## EXERCISE GOAL
Collect each line of the records containing the string "endpoints".
..........
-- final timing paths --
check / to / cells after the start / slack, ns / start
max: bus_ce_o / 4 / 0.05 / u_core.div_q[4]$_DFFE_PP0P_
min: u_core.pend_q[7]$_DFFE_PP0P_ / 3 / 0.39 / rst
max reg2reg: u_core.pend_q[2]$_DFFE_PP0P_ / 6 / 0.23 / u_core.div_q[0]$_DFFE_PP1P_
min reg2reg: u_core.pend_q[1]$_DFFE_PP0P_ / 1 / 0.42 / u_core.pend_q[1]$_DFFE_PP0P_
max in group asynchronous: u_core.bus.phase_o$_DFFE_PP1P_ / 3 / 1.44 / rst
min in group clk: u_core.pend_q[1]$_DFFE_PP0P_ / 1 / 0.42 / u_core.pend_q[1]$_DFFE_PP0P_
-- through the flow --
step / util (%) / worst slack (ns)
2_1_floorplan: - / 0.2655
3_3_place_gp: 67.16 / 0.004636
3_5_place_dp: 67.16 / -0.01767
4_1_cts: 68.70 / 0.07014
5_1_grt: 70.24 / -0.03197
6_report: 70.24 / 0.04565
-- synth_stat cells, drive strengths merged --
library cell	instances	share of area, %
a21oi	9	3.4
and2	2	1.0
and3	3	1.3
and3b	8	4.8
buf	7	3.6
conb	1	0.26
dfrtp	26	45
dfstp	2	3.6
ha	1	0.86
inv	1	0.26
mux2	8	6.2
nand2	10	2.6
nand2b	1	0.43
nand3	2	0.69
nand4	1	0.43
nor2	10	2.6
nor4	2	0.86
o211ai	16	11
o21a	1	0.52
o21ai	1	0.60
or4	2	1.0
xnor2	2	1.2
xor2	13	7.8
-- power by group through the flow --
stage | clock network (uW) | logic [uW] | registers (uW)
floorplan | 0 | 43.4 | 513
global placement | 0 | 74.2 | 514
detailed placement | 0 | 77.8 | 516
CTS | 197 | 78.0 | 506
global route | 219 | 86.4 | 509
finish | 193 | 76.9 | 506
**config.mk**
```make
export PLATFORM = sky130hd
export DESIGN_NAME = mul_div_unit_flat
export DESIGN_NICKNAME = d
export VERILOG_FILES = /design/src/rtl/mul_div_unit_pkg.sv /design/src/rtl/mul_div_unit_if.sv /design/src/rtl/mul_div_unit_step.sv /design/src/rtl/mul_div_unit.sv /design/src/flat_wrapper.sv
export SDC_FILE = /design/constraint.sdc
export NUM_CORES = 1
export LEC_CHECK = 0
export ABC_AREA = 0
export CAP_MARGIN = 20
export CORE_MARGIN = 1
export CORE_UTILIZATION = 56
export DETAILED_ROUTE_END_ITERATION = 6
export PLACE_DENSITY_LB_ADDON = 0.15
export SYNTH_ARGS = -nofsm -noshare
export SYNTH_HDL_FRONTEND = slang
export SYNTH_SLANG_ARGS = --single-unit
```
**constraint.sdc**
```tcl
create_clock -name clk -period 5.6 [get_ports clk]
set_clock_uncertainty 0.15 [all_clocks]
set_input_delay 0.56 -clock clk [delete_from_list [all_inputs] [get_ports clk]]
set_output_delay 0.56 -clock clk [all_outputs]
set_load 0.1 [all_outputs]
```
==> config.mk <==
export PLATFORM = sky130hd
export DESIGN_NAME = jkff_bank_sequencer
export DESIGN_NICKNAME = d
export VERILOG_FILES = /design/src/rtl/jkff_bank_sequencer.sv
export SDC_FILE = /design/constraint.sdc
export NUM_CORES = 1
export LEC_CHECK = 0
export CAP_MARGIN = 10
export CORE_MARGIN = 2
export CORE_UTILIZATION = 27
export CTS_CLUSTER_DIAMETER = 200
export CTS_CLUSTER_SIZE = 12
export DETAILED_ROUTE_END_ITERATION = 6
export HOLD_SLACK_MARGIN = 0.08
export PLACE_DENSITY = 0.51
export REMOVE_ABC_BUFFERS = 1
export SETUP_SLACK_MARGIN = 0.1
export SLEW_MARGIN = 5
export SYNTH_ARGS = -nofsm -noshare
export SYNTH_HDL_FRONTEND = slang
export SYNTH_HIERARCHICAL = 1
export SYNTH_SLANG_ARGS = --single-unit
==> constraint.sdc <==
create_clock -name clk -period 1.9 [get_ports clk]
set_input_delay 0.285 -clock clk [delete_from_list [all_inputs] [get_ports clk]]
set_output_delay 0.285 -clock clk [all_outputs]
set_load 0.1 [all_outputs]
==> src/rtl/jkff_bank_sequencer.sv <==
// Command-driven sequencer for a bank of JK flip-flops. It loads, toggles, or counts
// the bank by steering each cell's j/k inputs. Only one command is in flight at a time.

module jkff_bank_cell (
    input  logic clk,
    input  logic reset,
    input  logic j,
    input  logic k,
    output logic q
);

    logic q_reg;

    always_ff @(posedge clk) begin
        if (reset) begin
            q_reg <= 1'b0;
        end else begin
            case ({j, k})
                2'b01:   q_reg <= 1'b0;
                2'b10:   q_reg <= 1'b1;
                2'b11:   q_reg <= ~q_reg;
                default: q_reg <= q_reg;
            endcase
        end
    end

    assign q = q_reg;

endmodule
File: src/rtl/iop_mem_arbiter.sv
// ---------------------------------------------------------------------------
// iop_mem_arbiter
//
// Purpose:
//   Shares one synchronous single-port byte SRAM between the IOP data port
//   (separate read and write request lines) and a host byte port. Accesses
//   are serialised with round-robin fairness between IOP and host, and each
//   access is stretched by a fixed number of SRAM wait states.
//
// Ports:
//   sysclk, sysrst               clock (rising edge), async active-low reset
//   iop_raddr/iop_read           IOP read request (level, held until iop_rrdy)
//   iop_rdata/iop_rrdy           IOP read data and one-cycle completion pulse
//   iop_waddr/iop_wdata/iop_write IOP write request (level, held until iop_wrdy)
//   iop_wrdy                     IOP write completion pulse
//   host_req/host_we/host_addr/host_wdata  host request (level, held until ack)
//   host_rdata/host_ack          host read data and completion pulse
//   mem_ce/mem_we/mem_addr/mem_wdata       SRAM command (registered)
//   mem_rdata                    SRAM read data, valid one cycle after mem_ce
// ---------------------------------------------------------------------------
module iop_mem_arbiter #(
    parameter int AW          = 24,
    parameter int MEM_AW      = 12,
    parameter int WAIT_CYCLES = 0
) (
    input  logic              sysclk,
    input  logic              sysrst,
    input  logic [AW-1:0]     iop_raddr,
    input  logic              iop_read,
    output logic [7:0]        iop_rdata,
    output logic              iop_rrdy,
    input  logic [AW-1:0]     iop_waddr,
    input  logic [7:0]        iop_wdata,
    input  logic              iop_write,
    output logic              iop_wrdy,
    input  logic              host_req,
    input  logic              host_we,
    input  logic [AW-1:0]     host_addr,
    input  logic [7:0]        host_wdata,
    output logic [7:0]        host_rdata,
    output logic              host_ack,
    output logic              mem_ce,
    output logic              mem_we,
    output logic [MEM_AW-1:0] mem_addr,
    output logic [7:0]        mem_wdata,
    input  logic [7:0]        mem_rdata
);

    typedef enum logic [1:0] {
        ST_IDLE   = 2'd0,
        ST_ACCESS = 2'd1,
        ST_WAIT   = 2'd2,
        ST_DONE   = 2'd3
    } state_t;

    localparam logic       SRC_IOP   = 1'b0;
    localparam logic       SRC_HOST  = 1'b1;
    localparam logic [3:0] WAIT_INIT = 4'(WAIT_CYCLES);

    // Address lies inside the physical SRAM when all bits above MEM_AW are zero.
    function automatic logic in_range_f(input logic [AW-1:0] addr);
        return (addr[AW-1:MEM_AW] == {(AW-MEM_AW){1'b0}});
    endfunction

    state_t          state_q, state_d;
    logic            last_grant_q, last_grant_d;
    logic            src_q, src_d;
    logic            we_q, we_d;
    logic [AW-1:0]   addr_q, addr_d;
    logic [7:0]      wdata_q, wdata_d;
    logic [3:0]      cnt_q, cnt_d;
    logic            mem_ce_q, mem_ce_d;
    logic            mem_we_q, mem_we_d;
    logic            iop_rrdy_q, iop_rrdy_d;
    logic            iop_wrdy_q, iop_wrdy_d;
    logic            host_ack_q, host_ack_d;
    logic [7:0]      iop_rdata_q, iop_rdata_d;
    logic [7:0]      host_rdata_q, host_rdata_d;

    logic            iop_pend_s;
    logic            grant_iop_s;
    logic            sel_src_s;
    logic            sel_we_s;
    logic [AW-1:0]   sel_addr_s;
    logic [7:0]      sel_wdata_s;
    logic            sel_in_range_s;
    logic [7:0]      rdata_eff_s;
    logic            go_done_s;

    // Request selection: when both sides are pending the side not served last wins.
    // An IOP write takes precedence over a simultaneous IOP read.
    assign iop_pend_s     = iop_read | iop_write;
    assign grant_iop_s    = iop_pend_s & (~host_req | (last_grant_q == SRC_HOST));
    assign sel_src_s      = grant_iop_s ? SRC_IOP : SRC_HOST;
    assign sel_we_s       = grant_iop_s ? iop_write : host_we;
    assign sel_addr_s     = grant_iop_s ? (iop_write ? iop_waddr : iop_raddr) : host_addr;
    assign sel_wdata_s    = grant_iop_s ? iop_wdata : host_wdata;
    assign sel_in_range_s = in_range_f(sel_addr_s);

    // Out-of-range reads never touched the SRAM and return all ones.
    assign rdata_eff_s    = in_range_f(addr_q) ? mem_rdata : 8'hFF;

    // Next-state and registered-output computation for the access sequencer.
    always_comb begin
        state_d      = state_q;
        last_grant_d = last_grant_q;
        src_d        = src_q;
        we_d         = we_q;
        addr_d       = addr_q;
        wdata_d      = wdata_q;
        cnt_d        = cnt_q;
        mem_ce_d     = 1'b0;
        mem_we_d     = 1'b0;
        iop_rdata_d  = iop_rdata_q;
        host_rdata_d = host_rdata_q;
        go_done_s    = 1'b0;
        case (state_q)
            ST_IDLE: begin
                if (iop_pend_s || host_req) begin
                    state_d      = ST_ACCESS;
                    last_grant_d = sel_src_s;
                    src_d        = sel_src_s;
                    we_d         = sel_we_s;
                    addr_d       = sel_addr_s;
                    wdata_d      = sel_wdata_s;
                    mem_ce_d     = sel_in_range_s;
                    mem_we_d     = sel_in_range_s & sel_we_s;
                end else begin
                    state_d = ST_IDLE;
                end
            end
            ST_ACCESS: begin
                if (WAIT_INIT == 4'd0) begin
                    state_d   = ST_DONE;
                    go_done_s = 1'b1;
                end else begin
                    state_d = ST_WAIT;
                    cnt_d   = WAIT_INIT;
                end
            end
            ST_WAIT: begin
                if (cnt_q <= 4'd1) begin
                    state_d   = ST_DONE;
                    cnt_d     = 4'd0;
                    go_done_s = 1'b1;
                end else begin
                    cnt_d = cnt_q - 4'd1;
                end
            end
            ST_DONE: begin
                state_d = ST_IDLE;
                if (!we_q && (src_q == SRC_IOP)) begin
                    iop_rdata_d = rdata_eff_s;
                end else if (!we_q) begin
                    host_rdata_d = rdata_eff_s;
                end else begin
                    iop_rdata_d  = iop_rdata_q;
                    host_rdata_d = host_rdata_q;
                end
            end
            default: begin
                state_d = ST_IDLE;
            end
        endcase
        // Completion pulses are registered so they line up with the DONE cycle.
        iop_rrdy_d = go_done_s & (src_q == SRC_IOP) & ~we_q;
        iop_wrdy_d = go_done_s & (src_q == SRC_IOP) & we_q;
        host_ack_d = go_done_s & (src_q == SRC_HOST);
    end

    // State and output registers; asynchronous reset clears everything.
    always_ff @(posedge sysclk or negedge sysrst) begin
        if (!sysrst) begin
            state_q      <= ST_IDLE;
            last_grant_q <= SRC_HOST;
            src_q        <= SRC_IOP;
            we_q         <= 1'b0;
            addr_q       <= {AW{1'b0}};
            wdata_q      <= 8'h00;
            cnt_q        <= 4'd0;
            mem_ce_q     <= 1'b0;
            mem_we_q     <= 1'b0;
            iop_rrdy_q   <= 1'b0;
            iop_wrdy_q   <= 1'b0;
            host_ack_q   <= 1'b0;
            iop_rdata_q  <= 8'h00;
            host_rdata_q <= 8'h00;
        end else begin
            state_q      <= state_d;
            last_grant_q <= last_grant_d;
            src_q        <= src_d;
            we_q         <= we_d;
            addr_q       <= addr_d;
            wdata_q      <= wdata_d;
            cnt_q        <= cnt_d;
            mem_ce_q     <= mem_ce_d;
            mem_we_q     <= mem_we_d;
            iop_rrdy_q   <= iop_rrdy_d;
            iop_wrdy_q   <= iop_wrdy_d;
            host_ack_q   <= host_ack_d;
            iop_rdata_q  <= iop_rdata_d;
            host_rdata_q <= host_rdata_d;
        end
    end

    // The SRAM delivers read data in the DONE cycle itself, so during the
    // ready pulse the data is forwarded; the register holds it afterwards.
    assign iop_rdata  = iop_rrdy_q ? rdata_eff_s : iop_rdata_q;
    assign host_rdata = (host_ack_q && !we_q) ? rdata_eff_s : host_rdata_q;
    assign iop_rrdy   = iop_rrdy_q;
    assign iop_wrdy   = iop_wrdy_q;
    assign host_ack   = host_ack_q;
    assign mem_ce     = mem_ce_q;
    assign mem_we     = mem_we_q;
    assign mem_addr   = addr_q[MEM_AW-1:0];
    assign mem_wdata  = wdata_q;

endmodule

File: config.mk
export PLATFORM = sky130hd
export DESIGN_NAME = iop_mem_arbiter
export DESIGN_NICKNAME = d
export VERILOG_FILES = /design/src/rtl/iop_mem_arbiter.sv
export SDC_FILE = /design/constraint.sdc
export NUM_CORES = 1
export LEC_CHECK = 0
export ABC_AREA = 0
export BUFFER_PORTS_ARGS = -buffer_cell sky130_fd_sc_hd__buf_2
export CAP_MARGIN = 10
export CORE_MARGIN = 2
export CORE_UTILIZATION = 44
export DETAILED_ROUTE_END_ITERATION = 8
export GPL_TIMING_DRIVEN = 0
export PLACE_DENSITY = 0.87
export RECOVER_POWER = 25
export SLEW_MARGIN = 20
export SYNTH_ARGS = -nofsm -noshare
export SYNTH_HDL_FRONTEND = slang
export SYNTH_SLANG_ARGS = --single-unit
File: constraint.sdc
create_clock -name sysclk -period 1.89 [get_ports sysclk]
set_clock_uncertainty 0.15 [all_clocks]
set_input_delay 0 -clock sysclk [delete_from_list [all_inputs] [get_ports sysclk]]
set_output_delay 0 -clock sysclk [all_outputs]
set_load 0.005 [all_outputs]
# ---- Word level (Yosys, flattened, before mapping)
# Index checks and enable logic that the tools add are counted.
# W data, S select, Z words.
dict set report classes {
  mux 18
  n_reduce_logical 10
  bitwise 12
  n_eq_ne 4
  magnitude_cmp 1
  n_addsub 1
}
# op count
set ops {}
lappend ops {{$mux W24} 2}
lappend ops {{$mux W8} 4}
lappend ops {{$logic_not A12 Y1} 2}
lappend ops {{$mux W1} 8}
lappend ops {{$pmux W2 S4} 1}
lappend ops {{$and A1 B1 Y1} 6}
lappend ops {{$eq A2 B2 Y1 const B} 2}
lappend ops {{$le A4 B1 Y1 const B} 1}
lappend ops {{$mux W4} 1}
lappend ops {{$not A1 Y1} 4}
lappend ops {{$reduce_and A2 Y1} 2}
lappend ops {{$sub A4 B1 Y4 const B} 1}
lappend ops {{$reduce_and A3 Y1} 1}
lappend ops {{$eq A2 B1 Y1 const B} 1}
lappend ops {{$logic_and A1 B1 Y1} 2}
lappend ops {{$logic_not A2 Y1} 1}
lappend ops {{$mux W2} 1}
lappend ops {{$ne A2 B2 Y1 const B} 1}
lappend ops {{$or A1 B1 Y1} 2}
lappend ops {{$pmux W1 S2} 1}
lappend ops {{$logic_not A1 Y1} 1}
lappend ops {{$logic_or A1 B1 Y1} 1}
dict set report word_totals {
  reg_bits 62
}

# ---- Logic depth before layout (Yosys ltp)
# Gate-level depths: netlist of run 1.
dict set report depth {
  depth_word 8
  depth_mapped 7
}

# ---- Least setup slack after synthesis of run 1
# OpenSTA, ideal clock, no wires.
dict set report synth_timing {
  path_kind {register -> register}
  from {register last_grant_q}
  to {register mem_ce_q (netlist: mem_ce)}
  t_arrival_ns 1.632
  path_stages_with_launch 7
  n_path_buf 1
  path_slack_ns 0.040
  setup_ns 0.068
  path_cell_list {dfstp_2 > and2b_4 > nor2_2 > buf_4 > a21oi_1 > nor4_2 > and4_1}
}
dict set report synth_via {
  elab_chain_len 6
}
# element line
set synth_rtl {}
lappend synth_rtl {{from (decl)} 66} ;# logic last_grant_q, last_grant_d;
lappend synth_rtl {{from (signal assigned)} 190} ;# last_grant_q <= last_grant_d;
lappend synth_rtl {{$or A1 B1 Y1} 93} ;# assign grant_iop_s = iop_pend_s & (~host_req | (last_grant_q == SRC_HOST));
lappend synth_rtl {{$and A1 B1 Y1} 93}
lappend synth_rtl {{$mux W24} 96} ;# assign sel_addr_s = grant_iop_s ? (iop_write ? iop_waddr : iop_raddr) : host_addr;
lappend synth_rtl {{$logic_not A12 Y1} 62} ;# return (addr[AW-1:MEM_AW] == {(AW-MEM_AW){1'b0}});
lappend synth_rtl {{$mux W1} 119} ;# if (iop_pend_s || host_req) begin
lappend synth_rtl {{$mux W1} 117} ;# case (state_q)
lappend synth_rtl {{net mem_ce_d} 72} ;# logic mem_ce_q, mem_ce_d;
lappend synth_rtl {{to (signal assigned)} 196} ;# mem_ce_q <= mem_ce_d;
lappend synth_rtl {{to (decl)} 72}
# The timed path passes the listed nets, and every way through them passes these cells.
# A chain may end at the register's enable or synchronous reset.

# ---- Worst setup path after layout of run 1
# Ends and elaborated chain as after synthesis.

==> impl_metrics.toml, run 1 <==
[setup_path]
cp.required_ns = 1.99
cpPeakStageDelay_ns = 0.54
crit_buf_inv = 0
worstPathMaxFanout = 5
cpLargestDelayFamily = "simple AND/OR/NAND/NOR gates"
cp-start-kind = "flip-flop"
crit_path_top_delay_cell = "dfstp_2"
critical_path_class = "reg2reg"
crit_arrival_ns = 2.15
path_cells = "and2b_4, a2111oi_4, o22ai_1, nor4_2, and4_1"
worst_setup_path_end_kind = "flip-flop"

[logic_synthesis]
ys_types = 43
synthCells = 373
synth.ff_latch_count = 62
synthTopCellsByCount = "o21ai_0, nand2_1, dfrtp_1"
synth_top_cell_by_area = "dfrtp_1"
synth_area_um2 = 3420
synth.area.mux_share_pct = 9.15
synth-simple-area-share_pct = 16.7
synth-compound-area-share_pct = 18.4
ys_async_sr_fraction_pct = 100
synth.avg_cell_area_um2 = 9.16
synth-edff-count = 0
yosys-top-cells-area = "dfrtp_1, o21ai_0, mux2i_1, nand2_1, a21oi_1"
synth_xor_area_share_pct = 0
ys_seq_area_share_pct = 45.4
synthFlopType = "dfrtp_1"
synthAdderAreaFrac_pct = 2.56
netlist.area_leader.share_pct = 44.7
syn_nets = 482
synth_top_family_by_area = "compound AO/OA/AOI/OAI gates"
ys_warn_count = 0
synth.most_common_cell = "o21ai_0"

[sta]
max_slew.worst_pin.slew_ns = 1.38
fmax_mhz = 489
hold_violations = 1
maxSlewViolCount = 0
setup_viol = 28
hold-worst-slack_ns = -0.00988
rsz0062_at_grt = "true"
fin_ws_ns = -0.157
post-route-period-util_pct = 108
fin_crit_ns = 2.05
slew_headroom_pct = 8.02

[global_route]
grt_pass1_wl_mm = 19.7
grt_overflow = 0
grt_usage_pct = 29.8
grt_pass1_vias = 4081
grt_max_degree = 63
antenna_found_initial = 0

[min_path]
hold_class = "in2reg"

[clock_network]
htreeDepth = 3
root_buffer = "clkbuf_8"
clk_path_buf_depth = 2
numCtsBuffers = 9
clk_latency_ns = 0.34
path_clk_slew_ns = 0.06
cts_tree = "done"
clkSinkCount = 62

[layout]
fin_area_um2 = 5680
area_growth_pct = 66.2
final_util_pct = 74.7
n_fill_cell = 512
stdcell_count = 726
drive_gt1_share_pct = 39.6
finalNetCount = 729

[placed_design]
port_buffers = 142
dpl_cell_area_um2 = 4260
gp_congestion = 0.850
dp_hpwl_mm = 6.98
place_inst = 617

[route]
drtIter0Drc = 284
vias_per_cell = 5.75
wl_per_cell_um = 19.1
wirelength_mm = 13.9
ant_nets = 0
drc = 0
num_vias = 4177
first_pass_iters = 5

[pwr]
clockPowerShare_pct = 15.5
p_sw_share_pct = 40.3
p_int_mw = 4.12
leakagePower_nw = 2.74
p_seq_share_pct = 35.3
p_sw_mw = 2.78
powerDensity_nw_per_um2 = 1210
share_comb_of_total_power_pct = 49.3
worst_ir_drop_vdd_v = 0.000564
total_power_mw = 6.90

[flow_run]
drv_cap = 0

[floorplanning]
initial_core_util_pct = 44.9
io-pin-count = 143
die_y_um = 92.1
coreArea_um2 = 7610
die_x_um = 92.1
die_area_um2 = 8490
num_rows = 32

[outcome]
violations = "hold timing, setup timing"
status = "complete, but fails checks"
[cell families (layout without fill, tap and decap cells)]
| family | count (synthesis) | count (layout) |
|---|---|---|
| AOI/OAI and AO/OA | 109 | 109 |
| DFF | 62 | 62 |
| and+or+nand+nor | 125 | 125 |
| muxes | 31 | 31 |
| buffers and inverters | 39 | 289 |
| adders and majority gates | 7 | 7 |
| other | 0 | 1 |
[cell usage in the layout, fill, tap and decap left out, types with 2 or more instances in the layout]
cell type,Yosys,final
ha_1,7,6
clkbuf_8,1,13
inv_1,5,4
o22ai_1,3,3
buf_8,1,3
o21ai_1,0,22
a21oi_1,24,15
nor2_4,0,9
nor2b_1,3,3
nor4_2,1,2
mux2_2,2,2
mux2i_1,29,26
clkbuf_4,0,3
dlygate4sd3_1,0,78
nor4_4,0,3
and4_1,2,2
buf_4,15,24
nand2_1,64,64
o31ai_1,5,3
o31ai_2,0,2
buf_12,1,4
nor2_1,28,20
nor3b_1,3,2
buf_6,2,4
mux2i_2,0,3
dfrtp_1,61,60
a2111oi_4,1,4
clkbuf_1,7,7
a21oi_2,0,9
o21a_1,2,2
clkbuf_2,1,5
o21ai_2,0,3
o21ai_0,68,43
buf_2,6,140
nand3_1,7,6
[what timing repair did]
| action | CTS | global route |
|---|---|---|
| hold buffers | 77 | 1 |
| pin swaps | 9 | 24 |
| setup endpoints to repair | 46 | 63 |
| cloned | 0 | 2 |
| setup buffers | 8 | 7 |
| resized for setup | 30 | 68 |
| hold endpoints to repair | 110 | 1 |
[path summary, 6_finish.rpt]
kind	start	depth (start not counted)	to	slack, ns
max	last_grant_q$_DFFE_PN1P_	5	mem_ce$_DFF_PN0_	-0.16
min	iop_raddr[10]	5	addr_q[10]$_DFFE_PN0P_	-0.01
max reg2reg	last_grant_q$_DFFE_PN1P_	5	mem_ce$_DFF_PN0_	-0.16
min reg2reg	host_rdata_q[0]$_DFFE_PN0P_	2	host_rdata_q[0]$_DFFE_PN0P_	0.33
max in group asynchronous	sysrst	2	addr_q[18]$_DFFE_PN0P_	0.28
min in group asynchronous	sysrst	2	addr_q[3]$_DFFE_PN0P_	0.38
[through the flow]
step | setup slack, ns | setup TNS [ns] | hold WS (ns)
floorplan | 0.0399 | 0 | -0.446
global placement | -0.292 | -2.96 | 0.136
detailed placement | -0.313 | -3.95 | -0.0208
CTS | -0.111 | -0.194 | -0.0596
global route | -0.183 | -3.32 | 0.0344
finish | -0.157 | -1.12 | -0.00988
[routing by layer]
metal  global-route usage [%]  vias up  wire [um]
met1                     32.0     1929       4600
met5                        0        -          0
met3                     5.83      121       1000
li1                         -     1789          -
met4                     20.5        0       1250
met2                     52.7      338       7050
[power by group through the flow]
stage                     logic (mW)  clock network (mW)  registers, mW
after floorplan                 1.66                   0           2.22
after global placement          2.47                   0           2.27
final                           3.40                1.07           2.43
after CTS                       2.87                1.05           2.31
after global routing            3.69                1.12           2.50
after detailed placement        2.56                   0           2.30
[final cells by class]
cell class,instances,area (um2),area share [%]
antenna,1,2.50,0.0440
buffer,34,283,4.98
clock buffer,13,169,2.97
clock inverter,1,5.00,0.0881
inverter,5,18.8,0.330
multi-input combinational,272,1850,32.6
sequential,62,1550,27.4
tap,102,128,2.25
timing repair buffer,236,1670,29.4
[state kept, by name, indices dropped and copies added, names as in the netlist]
signal,cells
addr_q,24
cnt_q,4
host_ack,1
host_rdata_q,8
iop_rdata_q,8
iop_rrdy,1
iop_wrdy,1
last_grant_q,1
mem_ce,1
mem_wdata,8
mem_we,1
src_q,1
state_q,2
we_q,1
[worst register-to-register path: cells and delay by family (launching register included)]
kind	cells	cell delay (ns)
flops	1	0.54
simple gates	3	0.88
compound gates	2	0.40
Note: power is estimated with default switching activity, not from simulation.
==> run 2: changes to the inputs <==
--- a/config.mk
+++ b/config.mk
@@ -5,7 +5,7 @@
 export SDC_FILE = /design/constraint.sdc
 export NUM_CORES = 1
 export LEC_CHECK = 0
-export ABC_AREA = 0
+export ABC_AREA = 1
 export BUFFER_PORTS_ARGS = -buffer_cell sky130_fd_sc_hd__buf_2
 export CAP_MARGIN = 10
 export CORE_MARGIN = 2
@@ -14,7 +14,7 @@
 export GPL_TIMING_DRIVEN = 0
 export PLACE_DENSITY = 0.87
 export RECOVER_POWER = 25
-export SLEW_MARGIN = 20
+export SLEW_MARGIN = 25
 export SYNTH_ARGS = -nofsm -noshare
 export SYNTH_HDL_FRONTEND = slang
 export SYNTH_SLANG_ARGS = --single-unit
==> run 2 against run 1 <==
Clock power fell by 4%. Synthesized cell count rose by 27%. Highest routed layer unchanged. The flow still finishes with violations (hold timing, setup timing). Worst setup slack improved by 0.13 ns.
File: config.mk
export PLATFORM = sky130hd
export DESIGN_NAME = clk_divider_multi
export DESIGN_NICKNAME = d
export VERILOG_FILES = /design/src/rtl/clk_divider_multi.sv
export SDC_FILE = /design/constraint.sdc
export NUM_CORES = 1
export LEC_CHECK = 0
export CAP_MARGIN = 10
export CORE_UTILIZATION = 59
export CTS_BUF_LIST = sky130_fd_sc_hd__clkbuf_4 sky130_fd_sc_hd__clkbuf_8
export CTS_CLUSTER_DIAMETER = 60
export DETAILED_ROUTE_END_ITERATION = 16
export PLACE_DENSITY = 0.76
export SETUP_SLACK_MARGIN = 0.15
export SLEW_MARGIN = 20
export SYNTH_ARGS = -nofsm -noshare
export SYNTH_HDL_FRONTEND = slang
export SYNTH_SLANG_ARGS = --single-unit
File: constraint.sdc
create_clock -name in_clk -period 6.63 [get_ports in_clk]
set_clock_uncertainty 0.1 [all_clocks]
set_input_delay 1.326 -clock in_clk [delete_from_list [all_inputs] [get_ports in_clk]]
set_output_delay 1.326 -clock in_clk [all_outputs]
set_load 0.01 [all_outputs]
..........
## OUTPUT FOR THIS EXERCISE
| setup endpoints to repair | 46 | 63 |
| hold endpoints to repair | 110 | 1 |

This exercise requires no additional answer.